▶ [YOUR OBJECTIVE] Write out exactly the lines of the entries below from the one holding "min in group" to the one holding "logic | 0.530 | 1.01 | 0.321 | 0.483", inclusive, and leave out all other lines.

*** DATA PROVIDED Section Begins ***

<file path="config.mk">
export PLATFORM = sky130hd
export DESIGN_NAME = serial_adder_responder
export DESIGN_NICKNAME = d
export VERILOG_FILES = /design/src/rtl/serial_adder_pkg.sv /design/src/rtl/serial_adder_full_adder.sv /design/src/rtl/serial_adder_responder.sv
export SDC_FILE = /design/constraint.sdc
export NUM_CORES = 1
export LEC_CHECK = 0
export CAP_MARGIN = 5
export CELL_PAD_IN_SITES_DETAIL_PLACEMENT = 0
export CELL_PAD_IN_SITES_GLOBAL_PLACEMENT = 1
export CORE_UTILIZATION = 42
export CTS_CLUSTER_DIAMETER = 30
export DETAILED_ROUTE_END_ITERATION = 12
export PLACE_DENSITY_LB_ADDON = 0.1
export SYNTH_ARGS = -nofsm -noshare
export SYNTH_HDL_FRONTEND = slang
export SYNTH_HIERARCHICAL = 1
export SYNTH_SLANG_ARGS = --single-unit
</file>
<file path="constraint.sdc">
create_clock -name clk -period 3.2 [get_ports clk]
set_clock_uncertainty 0.1 [all_clocks]
set_input_delay 0.64 -clock clk [delete_from_list [all_inputs] [get_ports clk]]
set_output_delay 0.64 -clock clk [all_outputs]
set_load 0.01 [all_outputs]
</file>
<file path="src/rtl/serial_adder_pkg.sv">
// Shared constants for the bit-serial adder responder.
// State encoding and default operand width.
package serial_adder_pkg;

  typedef logic [1:0] state_t;

  localparam state_t ST_IDLE = 2'd0;
  localparam state_t ST_ADD  = 2'd1;
  localparam state_t ST_DONE = 2'd2;

  localparam int DEFAULT_WIDTH = 4;

endpackage

</file>
<file path="src/rtl/serial_adder_full_adder.sv">
// One-bit full adder cell used by the serial datapath.
// Purely combinational.
module full_adder_cell (
  input  logic a,
  input  logic b,
  input  logic cin,
  output logic s,
  output logic cout
);

  assign s    = a ^ b ^ cin;
  assign cout = (a & b) | (a & cin) | (b & cin);

endmodule

</file>
<file path="src/rtl/serial_adder_responder.sv">
// Bit-serial adder, LSB first, one full-adder cell plus carry flop.
// Responds to a start/done handshake with registered sum and c_out.
module serial_adder_responder
  import serial_adder_pkg::*;
#(
  parameter int WIDTH = DEFAULT_WIDTH
) (
  input  logic             clk,
  input  logic             rst_n,
  input  logic             start,
  input  logic [WIDTH-1:0] A_data,
  input  logic [WIDTH-1:0] B_data,
  input  logic             c_in,
  output logic             ready,
  output logic             busy,
  output logic             done,
  output logic [WIDTH-1:0] sum,
  output logic             c_out
);

  // one extra bit so the counter never wraps at WIDTH=16
  localparam int CW = $clog2(WIDTH) + 1;

  state_t           state;
  state_t           next_state;
  logic [WIDTH-1:0] a_sh;
  logic [WIDTH-1:0] b_sh;
  logic [WIDTH-1:0] res_sh;
  logic [WIDTH-1:0] res_next;
  logic             carry;
  logic [CW-1:0]    count;
  logic             bit_s;
  logic             bit_c;
  logic             accept;
  logic             last;

  full_adder_cell u_fa (
    .a    (a_sh[0]),
    .b    (b_sh[0]),
    .cin  (carry),
    .s    (bit_s),
    .cout (bit_c)
  );

  assign accept   = start &
                    ((state == ST_IDLE) |
                     (state == ST_DONE));
  assign last     = (state == ST_ADD) &
                    (count == CW'(WIDTH - 1));
  assign res_next = {bit_s, res_sh[WIDTH-1:1]};

  always_ff @(posedge clk or negedge rst_n) begin
    if (!rst_n) begin
      state <= ST_IDLE;
    end else begin
      state <= next_state;
    end
  end

  always_comb begin
    next_state = state;
    unique case (state)
      ST_IDLE: begin
        if (start) next_state = ST_ADD;
      end
      ST_ADD: begin
        if (last) next_state = ST_DONE;
      end
      ST_DONE: begin
        if (start) next_state = ST_ADD;
        else       next_state = ST_IDLE;
      end
      default: next_state = ST_IDLE;
    endcase
  end

  always_comb begin
    ready = 1'b0;
    busy  = 1'b0;
    done  = 1'b0;
    unique case (1'b1)
      (state == ST_IDLE): ready = 1'b1;
      (state == ST_ADD):  busy  = 1'b1;
      (state == ST_DONE): begin
        ready = 1'b1;
        done  = 1'b1;
      end
      default: ready = 1'b0;
    endcase
  end

  always_ff @(posedge clk or negedge rst_n) begin
    if (!rst_n) begin
      a_sh   <= '0;
      b_sh   <= '0;
      res_sh <= '0;
      carry  <= 1'b0;
      count  <= '0;
      sum    <= '0;
      c_out  <= 1'b0;
    end else if (accept) begin
      a_sh   <= A_data;
      b_sh   <= B_data;
      carry  <= c_in;
      count  <= '0;
    end else if (state == ST_ADD) begin
      a_sh   <= a_sh >> 1;
      b_sh   <= b_sh >> 1;
      carry  <= bit_c;
      res_sh <= res_next;
      count  <= count + 1'b1;
      if (last) begin
        sum   <= res_next;
        c_out <= bit_c;
      end
    end
  end

endmodule
</file>
**Word level (Yosys, flattened, before mapping)**

Index checks and enable logic that the tools add are counted.

- Register bits after elaboration: 23
- Bits of input ports: 12
- Output and inout bits: 8

- Equal/unequal tests: 5
- Muxes and demuxes: 15
- Reductions and logical operators: 6
- $add $sub $neg: 1
- Bitwise logic cells: 11

Operators by type and width:

| cell | count |
|---|---|
| 2-to-1 mux 4 bit | 4 |
| 2-to-1 mux 1 bit | 6 |
| 2-to-1 mux 3 bit | 2 |
| case mux 2 bit (3 select lines) | 1 |
| bitwise AND 1 bit | 5 |
| 2-to-1 mux 2 bit | 2 |
| != test 2 bit, second input constant | 2 |
| AND reduction 2 bit | 2 |
| adder 3 x 1 -> 3 bit, second input constant | 1 |
| equality test 3 x 2 -> 1 bit, second input constant | 1 |
| bitwise OR 1 bit | 3 |
| AND reduction 3 bit | 1 |
| equality test 2 x 1 -> 1 bit, second input constant | 1 |
| equality test 2 bit, second input constant | 1 |
| zero test 2 bit | 1 |
| nonzero test 2 bit | 1 |
| OR reduction 2 bit | 1 |
| XOR 1 bit | 2 |
| inverter 1 bit | 1 |

**Longest topological paths before layout**

Gate-level depths: netlist of run 1.

- Depth in word-level cells: 5
- Depth in mapped cells: 6
- Depth with buffers taken out: 4

**Hierarchy**

Netlist of run 1, hierarchy kept.

Modules (own cells, without submodules):

| module | area an instance (um2) | instances | cells an instance |
|---|---|---|---|
| serial_adder_responder | 1,033.5 | 1 | 89 |
| full_adder_cell | 20.0 | 1 | 1 |

**Worst setup path before layout of run 1**

Ideal clock, no wire load.

- Kind: input -> register
- From: in start
- To: reg a_sh[3]
- Path slack: 1.604 ns
- Stages on the path: 5
- Arrival time: 1.375 ns
- Required time: 2.979 ns
- Cells stage by stage: buf_2 > nor2b_1 > clkbuf_1 > nor2_1 > a22o_1

- Cells in the longest elaborated chain, start to end: 2
- Elaborated cells between the ends (all ways): 3
- Classes of those cells: 1 x mux; 1 x bitwise; 1 x reduce/logical

Ends and longest elaborated chain:

| item | line | source |
|---|---|---|
| start, declared | serial_adder_responder.sv:10 | `input logic start,` |
| bitwise AND 1 bit * | serial_adder_responder.sv:45 | `assign accept = start &` |
| 2-to-1 mux 4 bit or nonzero test 2 bit (tied branches) | n/a |  |
| end signal, assigned | serial_adder_responder.sv:102 | `a_sh <= A_data;` |
| end signal, assigned | serial_adder_responder.sv:107 | `a_sh <= a_sh >> 1;` |
| end, declared | serial_adder_responder.sv:26 | `logic [WIDTH-1:0] a_sh;` |

Mark *: on every way between the ends. The rest lies on a longest branch, timed or not.
A chain may end at the register's enable or synchronous reset.

**Worst setup path in the final report of run 1**

- From: reg state[1]
- To: out busy

- Cells in the longest elaborated chain, start to end: 2

Ends and longest elaborated chain:

| item | line | source |
|---|---|---|
| start, declared | serial_adder_responder.sv:24 | `state_t state;` |
| start signal, assigned | serial_adder_responder.sv:56 | `state <= next_state;` |
| equality test 2 x 1 -> 1 bit | serial_adder_responder.sv:83 | `(state == ST_ADD): busy = 1'b1;` |
| 2-to-1 mux 1 bit | serial_adder_responder.sv:81 | `unique case (1'b1)` |
| end, declared | serial_adder_responder.sv:15 | `output logic busy,` |

No other way between the ends.

==> results of run 1 <==
[worst max path at each step]
stage	start	end	slack, ns	depth (start not counted)
2_1_floorplan	start	a_sh[3]$_DFFE_PN0P_	1.60	5
3_3_place_gp	start	b_sh[3]$_DFFE_PN0P_	1.0	4
3_5_place_dp	start	a_sh[3]$_DFFE_PN0P_	0.92	4
4_1_cts	state[1]$_DFFE_PN0P_	busy	0.66	3
5_1_grt	state[0]$_DFFE_PN0P_	busy	0.59	3
6_report	state[1]$_DFFE_PN0P_	busy	0.68	3
[power breakdown]
part           internal, mW  switching (mW)
clock network        0.0693          0.0819
logic                 0.312           0.268
registers             0.409           0.111
total                 0.790           0.461
[stage by stage]
stage | instances | util
2_1_floorplan | 90 | -
4_1_cts | 137 | 0.560
5_1_grt | 137 | 0.560
3_3_place_gp | 133 | 0.544
3_5_place_dp | 133 | 0.544
6_report | 137 | 0.560
[flip-flops by register name, summed over array words and instances (netlist names)]
name,cells
b_sh,4
sum,4
a_sh,4
carry,1
state,2
count,3
res_sh,3
c_out,1
[kinds of logic (layout without fill, tap and decap cells)]
group | count (synthesis) | after routing | share of synthesized area
simple gates | 29 | 29 | 0.147
flops | 22 | 22 | 0.523
compound gates | 16 | 16 | 0.0998
mux | 10 | 10 | 0.119
buf+inv | 9 | 28 | 0.0606
fa+ha+maj | 3 | 3 | 0.0428
xor+xnor | 1 | 1 | 0.00832
[worst max-delay path, stage by stage (launching register included)]
cell	delay (ns)
dfrtp_1	0.54
nand2b_4	0.28
inv_12	0.12
clkdlybuf4s50_1	0.53
[cell type report]
type,count,area [um^2],share of cell area
Clock buffer,4,36.3,0.0282
Inverter,4,27.5,0.0214
Multi-Input combinational cell,59,439,0.341
Sequential cell,22,551,0.428
Tap cell,28,35.0,0.0272
Timing Repair Buffer,20,198,0.154
[cells in the mapped netlist (all sizes together)]
cell / instances
fa: 1
o21ai: 2
ha: 2
nand2b: 2
a211oi: 3
nand2: 12
nor3: 4
o22ai: 5
nor2: 6
dfrtp: 22
clkbuf: 1
inv: 4
buf: 4
mux2i: 5
nor2b: 5
a22o: 3
xor2: 1
a21oi: 3
mux2: 5
[metal layers]
layer / track usage / vias up / wire length, um
li1: - / 348 / -
met1: 0.231 / 327 / 941
met2: 0.209 / 11 / 757
met3: 0.0439 / 2 / 55
met4: 0.0405 / 0 / 14
met5: 0 / - / 0
==> results.md, run 1 <==
* Outcome: completed
* Starting Density at 0.459
* Synth area leaders: dfrtp_1, mux2_4, mux2i_1, nand2_1, nor2b_1
* Cell Area, Synth at between 0.001 and 0.0015 mm^2
* Global route overflow at 0
* Kind of critical path: reg2out
* Startpoint Class: flip-flop
* IO Pins at 20
* GRT Util Overall at 0.153
* Area growth, synth to finish at 22.1%
* Leakage power at 0.575 nW
* Setup bufs post-CTS at 0
* Setup slack, reg-to-reg at roughly 1.6 ns
* DRC viols at 0
* Max_cap viols at 0
* Largest net degree at the start of global routing at 23
* Setup TNS at 0 ns
* DR iter-0 viols at 8
* Most frequent cells in the layout: dfrtp_1, clkdlybuf4s50_1, nand2_1
* Post-DP HPWL at roughly 1300 um
* FMAX at about 400 MHz
* Placed Instance Area at between 0.001 and 0.0015 mm^2
* Final setup viols at 0
* R2r worst-path depth at 4
* Global-route wire length before repair at between 2000 and 3000 um
* Slew @ Worst Pin at between 0.4 and 0.5 ns
* Full die area at 0.00271 mm^2
* Min cycle time layout at between 2 and 3 ns
* Antenna-violating nets left at 0
* Post-Synthesis Cells at 90
* Total power at 1.25 mW
* # rows at 17
* Area of the core at 0.00230 mm^2
* Clock transition at the registers of the reported paths at around 0.12 ns
* Final wirelength at about 1800 um
* Commonest non-fill, non-tap cell in the layout: dfrtp_1
* Die Wd at between 50 and 60 um
* PwrDens at 972 mW/mm^2
* PortBufs at 19
* Pre-CTS setup slack at 0.925 ns
* Fin. max-slew vios at 0
* Clock buffer depth at 2
* Avg Cell Area, Syn at between 10 and 15 um^2
* # fillers at a little over 200
* Synthesized Nets at 105
* Worst EP arrival at roughly 1.8 ns
* TritonRoute pass-1 iters at 2
* Post-synthesis sequential area ratio at 0.523
* TritonCTS buffer count at 3
* #FFs+latches synth at 22
* Top-area cell type share of the netlist area at 0.523
* Post-CTS Resized at 0
* Initial antenna violation count at 0
* Peak supply drop at 0.531 mV
* Critical Path RT at about 2.5 ns
* Clock latency on the worst-skew pair at roughly 0.3 ns
* CTS tree: yes
* Tcrit/Tclk final at 0.786
* Clk root buf: clkbuf_4
* Layout cell share with drive strength beyond 1 at 0.119
* Hold Slack at about 0.4 ns
* Final-report hold violation count at 0
* Largest area contributor in the netlist: dfrtp_1
* Reg2reg start: state[1]$_DFFE_PN0P_
* Clk sink count at 22
* Max FO, Critical Path at 10
* Worst Setup End Kind: primary output
* FF-to-FF End: sum[1]$_DFFE_PN0P_
* Hold crit path type: reg2reg
* Diode count at 0
* Total number of H-tree levels at 1
* Design area at ~0.0013 mm^2
* Vias/cell at 5.02
* Vias at 688
* RSZ-0062 raised after global routing: no
* Syn. warnings at 6
* Nets at around 130
* Die height at approximately 52 um
* CTS hold repair buffers at 0
* Worst Hold End: res_sh[1]$_DFFE_PN0P_
* DR WL/cell at about 13 um
* Distinct cells, synth at 23
* Hold_sp: res_sh[1]$_DFFE_PN0P_
* Setup ws final at approximately 0.68 ns
* Vias in the first global route at approximately 630
* Hold depth at 2
* Slew Limit Headroom at 0.688
* GPL Wtd Cong at between 0.8 and 0.9
Power figures use the tool's default switching activity.
==> run 2, diff against run 1 <==
Settings changed: CORE_UTILIZATION 42 to 36.
Clock period 3.2 ns to 2 ns, I/O delays scaled along.
==> run 2 against run 1 <==
Sequential cell count unchanged. Register-to-register slack got worse by 1.1 ns. Die area is 16% higher. Critical path depth did not move. Setup slack worse by 0.52 ns. Sequential share of layout area shrank 1.4 points. Sequential power increased by 54%. Routed wire length increased by 14%. Largest cell class unchanged.
==> results.md, run 2 (synthesized netlist as in run 1, its figures left out) <==
* Outcome: completed
* GPL Wtd Cong at a little under 0.8
* Critical Path RT at 1.50 ns
* IO Pins at 20
* DR iter-0 viols at 10
* TritonCTS buffer count at 3
* Max FO, Critical Path at 9
* Vias in the first global route at around 760
* Full die area at roughly 0.0031 mm^2
* Initial antenna violation count at 0
* PwrDens at 1550 mW/mm^2
* GRT Util Overall at 0.148
* Final setup viols at 0
* CP Cell Sequence: buf_4 > inv_1 > dlygate4sd2_1
* Clk root buf: clkbuf_4
* Slew @ Worst Pin at a little under 0.3 ns
* Post-DP HPWL at approximately 1400 um
* Setup TNS at 0 ns
* Slew Limit Headroom at 0.806
* Area growth, synth to finish at 26.4%
* Tcrit/Tclk final at 0.920
* Max_cap viols at 0
* Largest stage delay, worst path at 0.46 ns
* CP max-delay cell: dfrtp_1
* Die Wd at about 56 um
* Design area at ~0.0013 mm^2
* TritonRoute pass-1 iters at 4
* Most frequent cells in the layout: dfrtp_1, clkdlybuf4s50_1, nand2_1
* Nets at about 130
* RSZ-0062 raised after global routing: no
* Fin. max-slew vios at 0
* CTS tree: yes
* Commonest non-fill, non-tap cell in the layout: dfrtp_1
* Global-route wire length before repair at about 3500 um
* Total number of H-tree levels at 1
* Hold Slack at ~0.32 ns
* Clk sink count at 22
* Startpoint Class: flip-flop
* Placed Cells at 141
* CTS hold repair buffers at 0
* Layout cell share with drive strength beyond 1 at 0.165
* Clock transition at the registers of the reported paths at between 0.1 and 0.15 ns
* Starting Density at 0.382
* Peak supply drop at 0.981 mV
* Worst Setup End Kind: primary output
* Top delay family on crit path: buffers and inverters
* Vias at ~720
* Clock latency on the worst-skew pair at roughly 0.31 ns
* Worst EP arrival at approximately 1.3 ns
* Min cycle time layout at 1.84 ns
* Vias/cell at approximately 4.9
* # rows at 19
* Area of the core at roughly 0.0028 mm^2
* Die height at around 56 um
* FMAX at 544 MHz
* Top flop regs: a_sh x4, b_sh x4, sum x4
* Final wirelength at about 2000 um
* DR WL/cell at ~14 um
* Layout Cells excl Fill at roughly 150
* Kind of critical path: reg2out
* Antenna-violating nets left at 0
* DRC viols at 0
* Diode count at 0
* Critical path buffer and inverter count at 3
* Clock buffer depth at 2
* Leakage power at 0.613 nW
* Largest net degree at the start of global routing at 23
* Placed Instance Area at 0.00129 mm^2
* Final-report hold violation count at 0
* Hold crit path type: in2async
* PortBufs at 19
* Global route overflow at 0
-- run 2: changes by cell type in the layout (fill, tap and decap cells not counted), sizes merged --
cell	previous run	this run
clkdlybuf4s50	19	16
dlygate4sd2	0	3
buf	1	7
-- run 2: worst reg2reg max path, cell delays in order (launching register included) --
cell and delay, ns:
dfrtp_1 0.43, ha_1 0.21, ha_1 0.26, nand2_8 0.13
mux2_4 0.30
-- run 2: area by class of cell --
type / instances / area [um^2]
timing repair buffer: 26 / 239
fill: 261 / 1430
inverter: 4 / 27.5
sequential: 22 / 551
multi-input combinational: 59 / 439
clock buffer: 4 / 36.3
tap: 31 / 38.8
-- run 2: metal layers --
| metal | vias up | global-route usage | share of wire |
|---|---|---|---|
| met4 | 0 | 0.0314 | 0.0085 |
| li1 | 364 | - | - |
| met1 | 343 | 0.192 | 0.49 |
| met5 | - | 0 | 0 |
| met3 | 2 | 0.0512 | 0.031 |
| met2 | 13 | 0.240 | 0.47 |
-- run 2: final timing paths --
check,from,end,slack (ns),cells past startpoint
max,state[0]$_DFFE_PN0P_,ready,0.16,3
min,rst_n,c_out$_DFFE_PN0P_,0.32,2
min reg2reg,res_sh[1]$_DFFE_PN0P_,res_sh[1]$_DFFE_PN0P_,0.40,2
min in group clk,res_sh[1]$_DFFE_PN0P_,res_sh[1]$_DFFE_PN0P_,0.40,2
max in group asynchronous,rst_n,b_sh[3]$_DFFE_PN0P_,1.25,2
max reg2reg,count[0]$_DFFE_PN0P_,c_out$_DFFE_PN0P_,0.49,4
-- run 2: metrics by stage --
stage                     setup WS (ns)  total power, mW  utilization
after floorplan                   0.564             1.51            -
after global placement            0.259             1.81        0.468
after detailed placement          0.237             1.83        0.468
after CTS                         0.146             2.09        0.483
after global routing             0.0539             2.25        0.483
final                             0.161             2.06        0.483
-- run 2: power by group --
part | internal, mW | total, mW | leakage [nW] | switching (mW)
registers | 0.655 | 0.800 | 0.270 | 0.146
clock network | 0.111 | 0.251 | 0.0210 | 0.140
logic | 0.530 | 1.01 | 0.321 | 0.483
-- run 2: what timing repair did --
item                       4_1_cts  5_1_grt
setup endpoints to repair        3        0
resized for setup                3        0
setup buffers                    1        0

*** DATA PROVIDED Section Ends ***

▶ [YOUR RESPONSE]
min in group clk,res_sh[1]$_DFFE_PN0P_,res_sh[1]$_DFFE_PN0P_,0.40,2
max in group asynchronous,rst_n,b_sh[3]$_DFFE_PN0P_,1.25,2
max reg2reg,count[0]$_DFFE_PN0P_,c_out$_DFFE_PN0P_,0.49,4
-- run 2: metrics by stage --
stage                     setup WS (ns)  total power, mW  utilization
after floorplan                   0.564             1.51            -
after global placement            0.259             1.81        0.468
after detailed placement          0.237             1.83        0.468
after CTS                         0.146             2.09        0.483
after global routing             0.0539             2.25        0.483
final                             0.161             2.06        0.483
-- run 2: power by group --
part | internal, mW | total, mW | leakage [nW] | switching (mW)
registers | 0.655 | 0.800 | 0.270 | 0.146
clock network | 0.111 | 0.251 | 0.0210 | 0.140
logic | 0.530 | 1.01 | 0.321 | 0.483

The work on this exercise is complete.